STORED DATA:
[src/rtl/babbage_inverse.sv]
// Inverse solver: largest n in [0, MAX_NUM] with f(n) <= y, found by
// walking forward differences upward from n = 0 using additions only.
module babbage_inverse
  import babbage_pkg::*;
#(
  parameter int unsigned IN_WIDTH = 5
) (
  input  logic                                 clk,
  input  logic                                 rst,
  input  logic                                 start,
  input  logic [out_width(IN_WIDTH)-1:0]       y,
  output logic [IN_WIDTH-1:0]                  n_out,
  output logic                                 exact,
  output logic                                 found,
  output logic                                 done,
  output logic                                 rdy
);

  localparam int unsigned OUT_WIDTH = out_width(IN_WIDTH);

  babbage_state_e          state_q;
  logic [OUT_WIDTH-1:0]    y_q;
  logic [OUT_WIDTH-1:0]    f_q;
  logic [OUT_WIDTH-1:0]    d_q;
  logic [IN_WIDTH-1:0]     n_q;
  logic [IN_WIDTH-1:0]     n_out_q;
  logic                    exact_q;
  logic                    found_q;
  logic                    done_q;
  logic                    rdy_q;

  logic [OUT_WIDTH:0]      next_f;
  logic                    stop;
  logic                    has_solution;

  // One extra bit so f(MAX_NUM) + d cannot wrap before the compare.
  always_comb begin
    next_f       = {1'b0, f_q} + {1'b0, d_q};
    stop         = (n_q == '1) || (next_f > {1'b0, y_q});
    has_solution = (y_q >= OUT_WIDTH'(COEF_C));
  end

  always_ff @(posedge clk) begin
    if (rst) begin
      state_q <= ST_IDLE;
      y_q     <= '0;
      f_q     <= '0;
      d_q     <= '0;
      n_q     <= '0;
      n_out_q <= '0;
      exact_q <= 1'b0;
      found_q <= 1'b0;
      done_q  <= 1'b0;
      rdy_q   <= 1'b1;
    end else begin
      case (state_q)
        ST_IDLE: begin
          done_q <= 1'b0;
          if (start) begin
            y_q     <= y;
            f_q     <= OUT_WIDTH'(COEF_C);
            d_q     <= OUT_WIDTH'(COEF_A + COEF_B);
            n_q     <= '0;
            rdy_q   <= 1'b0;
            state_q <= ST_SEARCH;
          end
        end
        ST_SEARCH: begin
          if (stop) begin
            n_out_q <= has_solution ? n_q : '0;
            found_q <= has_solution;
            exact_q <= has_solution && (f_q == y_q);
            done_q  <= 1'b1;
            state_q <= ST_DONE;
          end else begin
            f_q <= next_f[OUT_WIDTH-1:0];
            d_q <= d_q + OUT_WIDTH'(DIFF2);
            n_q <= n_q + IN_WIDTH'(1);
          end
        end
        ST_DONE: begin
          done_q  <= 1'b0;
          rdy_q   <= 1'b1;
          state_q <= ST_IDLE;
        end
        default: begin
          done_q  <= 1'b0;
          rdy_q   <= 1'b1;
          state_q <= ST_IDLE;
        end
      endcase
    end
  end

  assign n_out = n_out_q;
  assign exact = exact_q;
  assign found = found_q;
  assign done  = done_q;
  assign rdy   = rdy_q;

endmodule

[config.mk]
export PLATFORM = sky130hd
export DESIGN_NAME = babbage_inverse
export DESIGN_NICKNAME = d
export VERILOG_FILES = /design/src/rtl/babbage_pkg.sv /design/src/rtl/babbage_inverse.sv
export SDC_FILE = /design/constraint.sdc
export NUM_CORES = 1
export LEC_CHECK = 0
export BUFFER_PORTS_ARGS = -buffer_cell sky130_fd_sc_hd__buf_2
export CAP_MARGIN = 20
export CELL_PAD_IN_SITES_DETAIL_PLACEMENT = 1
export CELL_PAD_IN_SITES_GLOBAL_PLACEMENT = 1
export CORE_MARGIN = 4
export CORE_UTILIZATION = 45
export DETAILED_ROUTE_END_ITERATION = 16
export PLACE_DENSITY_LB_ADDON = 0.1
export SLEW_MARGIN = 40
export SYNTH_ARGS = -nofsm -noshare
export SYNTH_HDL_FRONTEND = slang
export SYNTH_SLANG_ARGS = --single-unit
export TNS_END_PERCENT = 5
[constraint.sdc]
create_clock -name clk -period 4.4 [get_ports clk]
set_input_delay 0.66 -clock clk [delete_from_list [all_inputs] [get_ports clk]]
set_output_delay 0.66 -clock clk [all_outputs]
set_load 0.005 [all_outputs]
==
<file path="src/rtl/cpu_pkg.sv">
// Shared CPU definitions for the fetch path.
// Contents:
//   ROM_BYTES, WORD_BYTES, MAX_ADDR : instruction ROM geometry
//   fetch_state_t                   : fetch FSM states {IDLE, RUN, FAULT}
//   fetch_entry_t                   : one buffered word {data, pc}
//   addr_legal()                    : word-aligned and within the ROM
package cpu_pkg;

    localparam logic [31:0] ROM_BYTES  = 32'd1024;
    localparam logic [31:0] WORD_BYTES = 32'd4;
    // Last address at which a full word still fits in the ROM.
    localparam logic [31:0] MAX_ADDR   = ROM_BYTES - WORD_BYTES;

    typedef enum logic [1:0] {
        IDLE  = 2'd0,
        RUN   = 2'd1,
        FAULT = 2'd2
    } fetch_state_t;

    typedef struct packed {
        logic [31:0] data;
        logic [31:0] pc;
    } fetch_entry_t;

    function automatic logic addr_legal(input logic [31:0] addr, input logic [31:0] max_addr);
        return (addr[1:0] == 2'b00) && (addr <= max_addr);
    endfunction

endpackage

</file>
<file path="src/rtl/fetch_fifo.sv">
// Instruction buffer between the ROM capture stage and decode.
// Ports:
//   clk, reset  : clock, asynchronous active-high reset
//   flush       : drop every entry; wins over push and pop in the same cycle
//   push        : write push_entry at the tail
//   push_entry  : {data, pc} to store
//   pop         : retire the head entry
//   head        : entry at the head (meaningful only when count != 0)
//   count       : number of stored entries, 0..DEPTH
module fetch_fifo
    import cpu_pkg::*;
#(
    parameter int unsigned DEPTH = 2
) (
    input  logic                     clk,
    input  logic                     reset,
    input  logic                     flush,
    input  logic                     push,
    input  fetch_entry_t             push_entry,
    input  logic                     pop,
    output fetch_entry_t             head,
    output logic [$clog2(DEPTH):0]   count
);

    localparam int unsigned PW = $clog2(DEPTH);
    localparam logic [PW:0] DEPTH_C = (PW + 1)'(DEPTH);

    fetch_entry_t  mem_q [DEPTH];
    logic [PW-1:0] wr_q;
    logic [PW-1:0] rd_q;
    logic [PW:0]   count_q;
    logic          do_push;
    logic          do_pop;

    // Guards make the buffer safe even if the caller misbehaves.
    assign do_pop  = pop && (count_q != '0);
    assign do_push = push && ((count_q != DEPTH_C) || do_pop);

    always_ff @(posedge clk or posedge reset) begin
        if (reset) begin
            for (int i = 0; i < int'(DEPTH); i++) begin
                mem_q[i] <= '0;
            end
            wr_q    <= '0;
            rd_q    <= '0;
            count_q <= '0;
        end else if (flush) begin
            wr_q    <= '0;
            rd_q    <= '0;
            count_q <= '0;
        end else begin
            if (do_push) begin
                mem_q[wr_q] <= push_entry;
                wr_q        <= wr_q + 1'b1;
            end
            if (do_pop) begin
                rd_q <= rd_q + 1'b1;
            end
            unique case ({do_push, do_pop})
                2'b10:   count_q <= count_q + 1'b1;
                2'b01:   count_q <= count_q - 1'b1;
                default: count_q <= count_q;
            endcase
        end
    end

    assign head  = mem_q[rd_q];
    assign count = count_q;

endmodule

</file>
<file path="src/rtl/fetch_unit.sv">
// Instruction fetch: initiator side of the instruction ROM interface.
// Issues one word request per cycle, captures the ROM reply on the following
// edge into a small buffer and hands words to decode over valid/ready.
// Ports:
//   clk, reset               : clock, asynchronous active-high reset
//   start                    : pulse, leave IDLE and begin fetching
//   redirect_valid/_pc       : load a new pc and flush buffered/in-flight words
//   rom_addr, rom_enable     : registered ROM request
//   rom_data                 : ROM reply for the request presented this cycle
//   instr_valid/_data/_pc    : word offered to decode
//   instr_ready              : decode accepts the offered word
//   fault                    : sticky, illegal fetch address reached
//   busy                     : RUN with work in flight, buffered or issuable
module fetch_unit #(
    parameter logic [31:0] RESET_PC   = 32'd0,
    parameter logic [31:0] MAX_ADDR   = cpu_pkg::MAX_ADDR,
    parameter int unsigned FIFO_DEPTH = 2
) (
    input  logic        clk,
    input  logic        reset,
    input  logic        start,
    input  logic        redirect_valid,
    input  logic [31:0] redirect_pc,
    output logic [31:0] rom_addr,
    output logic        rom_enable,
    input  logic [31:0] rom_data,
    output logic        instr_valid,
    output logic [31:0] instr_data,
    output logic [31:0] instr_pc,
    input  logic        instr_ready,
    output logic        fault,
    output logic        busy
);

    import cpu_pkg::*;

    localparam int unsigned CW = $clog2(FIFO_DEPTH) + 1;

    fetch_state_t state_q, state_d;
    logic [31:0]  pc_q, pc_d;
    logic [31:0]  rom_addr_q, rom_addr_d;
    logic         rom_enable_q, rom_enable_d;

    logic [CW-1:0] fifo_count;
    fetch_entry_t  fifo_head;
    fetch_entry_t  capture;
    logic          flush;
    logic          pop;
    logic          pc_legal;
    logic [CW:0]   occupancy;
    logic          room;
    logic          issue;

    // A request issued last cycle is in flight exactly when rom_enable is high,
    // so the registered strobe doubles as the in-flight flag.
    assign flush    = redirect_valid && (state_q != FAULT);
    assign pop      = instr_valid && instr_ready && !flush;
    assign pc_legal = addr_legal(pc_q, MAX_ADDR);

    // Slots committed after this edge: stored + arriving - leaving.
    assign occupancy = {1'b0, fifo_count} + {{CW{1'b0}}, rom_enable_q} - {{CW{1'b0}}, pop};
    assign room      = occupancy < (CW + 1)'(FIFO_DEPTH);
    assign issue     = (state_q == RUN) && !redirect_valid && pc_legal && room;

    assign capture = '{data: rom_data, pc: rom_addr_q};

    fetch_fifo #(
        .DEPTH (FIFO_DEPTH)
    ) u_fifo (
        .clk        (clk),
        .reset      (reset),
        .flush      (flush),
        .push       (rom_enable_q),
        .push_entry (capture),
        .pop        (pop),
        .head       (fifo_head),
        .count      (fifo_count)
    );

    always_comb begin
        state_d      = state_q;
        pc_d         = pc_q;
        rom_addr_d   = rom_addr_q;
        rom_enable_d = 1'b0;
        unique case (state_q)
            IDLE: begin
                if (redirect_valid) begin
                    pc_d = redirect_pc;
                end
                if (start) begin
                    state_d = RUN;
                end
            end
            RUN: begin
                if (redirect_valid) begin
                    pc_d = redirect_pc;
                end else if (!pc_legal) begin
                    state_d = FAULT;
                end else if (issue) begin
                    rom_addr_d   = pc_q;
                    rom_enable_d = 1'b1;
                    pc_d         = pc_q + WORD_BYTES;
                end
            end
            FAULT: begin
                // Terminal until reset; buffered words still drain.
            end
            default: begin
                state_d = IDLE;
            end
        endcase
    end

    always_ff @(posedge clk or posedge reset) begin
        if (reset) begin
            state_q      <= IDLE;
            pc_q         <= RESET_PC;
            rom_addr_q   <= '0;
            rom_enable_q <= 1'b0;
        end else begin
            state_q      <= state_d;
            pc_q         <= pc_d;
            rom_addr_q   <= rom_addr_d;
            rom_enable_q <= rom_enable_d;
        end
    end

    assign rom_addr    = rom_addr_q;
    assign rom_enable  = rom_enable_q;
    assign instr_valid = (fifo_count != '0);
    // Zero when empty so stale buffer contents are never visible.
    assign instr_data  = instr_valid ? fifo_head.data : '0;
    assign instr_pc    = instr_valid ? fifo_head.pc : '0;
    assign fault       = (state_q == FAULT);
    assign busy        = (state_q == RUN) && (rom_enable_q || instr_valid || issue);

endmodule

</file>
==
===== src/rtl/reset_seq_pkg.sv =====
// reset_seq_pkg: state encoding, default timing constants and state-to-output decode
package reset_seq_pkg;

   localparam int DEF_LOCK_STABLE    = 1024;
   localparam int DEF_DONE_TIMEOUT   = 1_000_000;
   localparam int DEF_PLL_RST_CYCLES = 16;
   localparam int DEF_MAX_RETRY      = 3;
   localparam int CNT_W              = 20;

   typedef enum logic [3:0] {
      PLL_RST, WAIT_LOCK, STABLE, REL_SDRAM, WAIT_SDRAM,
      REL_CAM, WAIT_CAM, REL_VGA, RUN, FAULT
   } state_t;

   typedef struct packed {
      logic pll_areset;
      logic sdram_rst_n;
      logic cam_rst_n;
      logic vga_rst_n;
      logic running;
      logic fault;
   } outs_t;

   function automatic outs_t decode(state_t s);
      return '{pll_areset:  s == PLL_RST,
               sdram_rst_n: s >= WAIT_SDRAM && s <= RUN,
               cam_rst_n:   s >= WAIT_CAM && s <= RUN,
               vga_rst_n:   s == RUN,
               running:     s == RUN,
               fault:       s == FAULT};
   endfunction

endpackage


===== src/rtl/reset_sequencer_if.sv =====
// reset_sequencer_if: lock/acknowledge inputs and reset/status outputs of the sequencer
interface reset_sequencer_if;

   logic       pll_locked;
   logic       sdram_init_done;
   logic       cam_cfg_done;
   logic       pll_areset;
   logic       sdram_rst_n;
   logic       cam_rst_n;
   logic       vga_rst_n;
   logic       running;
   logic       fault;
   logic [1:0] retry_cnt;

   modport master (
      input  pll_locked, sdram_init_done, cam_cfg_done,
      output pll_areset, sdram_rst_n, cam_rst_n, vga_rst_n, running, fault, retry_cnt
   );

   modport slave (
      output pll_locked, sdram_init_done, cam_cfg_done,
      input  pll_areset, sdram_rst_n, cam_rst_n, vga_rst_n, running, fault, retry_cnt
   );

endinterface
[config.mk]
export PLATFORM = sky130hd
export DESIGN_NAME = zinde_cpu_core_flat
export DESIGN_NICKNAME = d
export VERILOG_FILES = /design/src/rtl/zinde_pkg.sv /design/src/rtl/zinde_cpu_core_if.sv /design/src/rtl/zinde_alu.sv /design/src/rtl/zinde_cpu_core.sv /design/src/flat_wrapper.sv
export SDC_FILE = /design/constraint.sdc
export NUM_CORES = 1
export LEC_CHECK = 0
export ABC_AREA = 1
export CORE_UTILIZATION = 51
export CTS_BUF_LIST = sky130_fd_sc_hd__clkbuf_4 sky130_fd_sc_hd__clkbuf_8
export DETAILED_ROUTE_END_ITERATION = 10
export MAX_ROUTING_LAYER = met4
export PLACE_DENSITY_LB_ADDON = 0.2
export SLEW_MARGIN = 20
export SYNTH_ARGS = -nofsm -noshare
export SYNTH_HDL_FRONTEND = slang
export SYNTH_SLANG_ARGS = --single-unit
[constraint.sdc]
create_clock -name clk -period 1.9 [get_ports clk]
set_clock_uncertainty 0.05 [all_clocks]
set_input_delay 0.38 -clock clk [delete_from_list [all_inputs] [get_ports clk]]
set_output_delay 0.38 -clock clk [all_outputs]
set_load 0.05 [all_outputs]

WORK ITEM:
Look through the records above and please copy every line in which the string "reply" occurs.

PROBLEM SOLUTION:
// Issues one word request per cycle, captures the ROM reply on the following
//   rom_data                 : ROM reply for the request presented this cycle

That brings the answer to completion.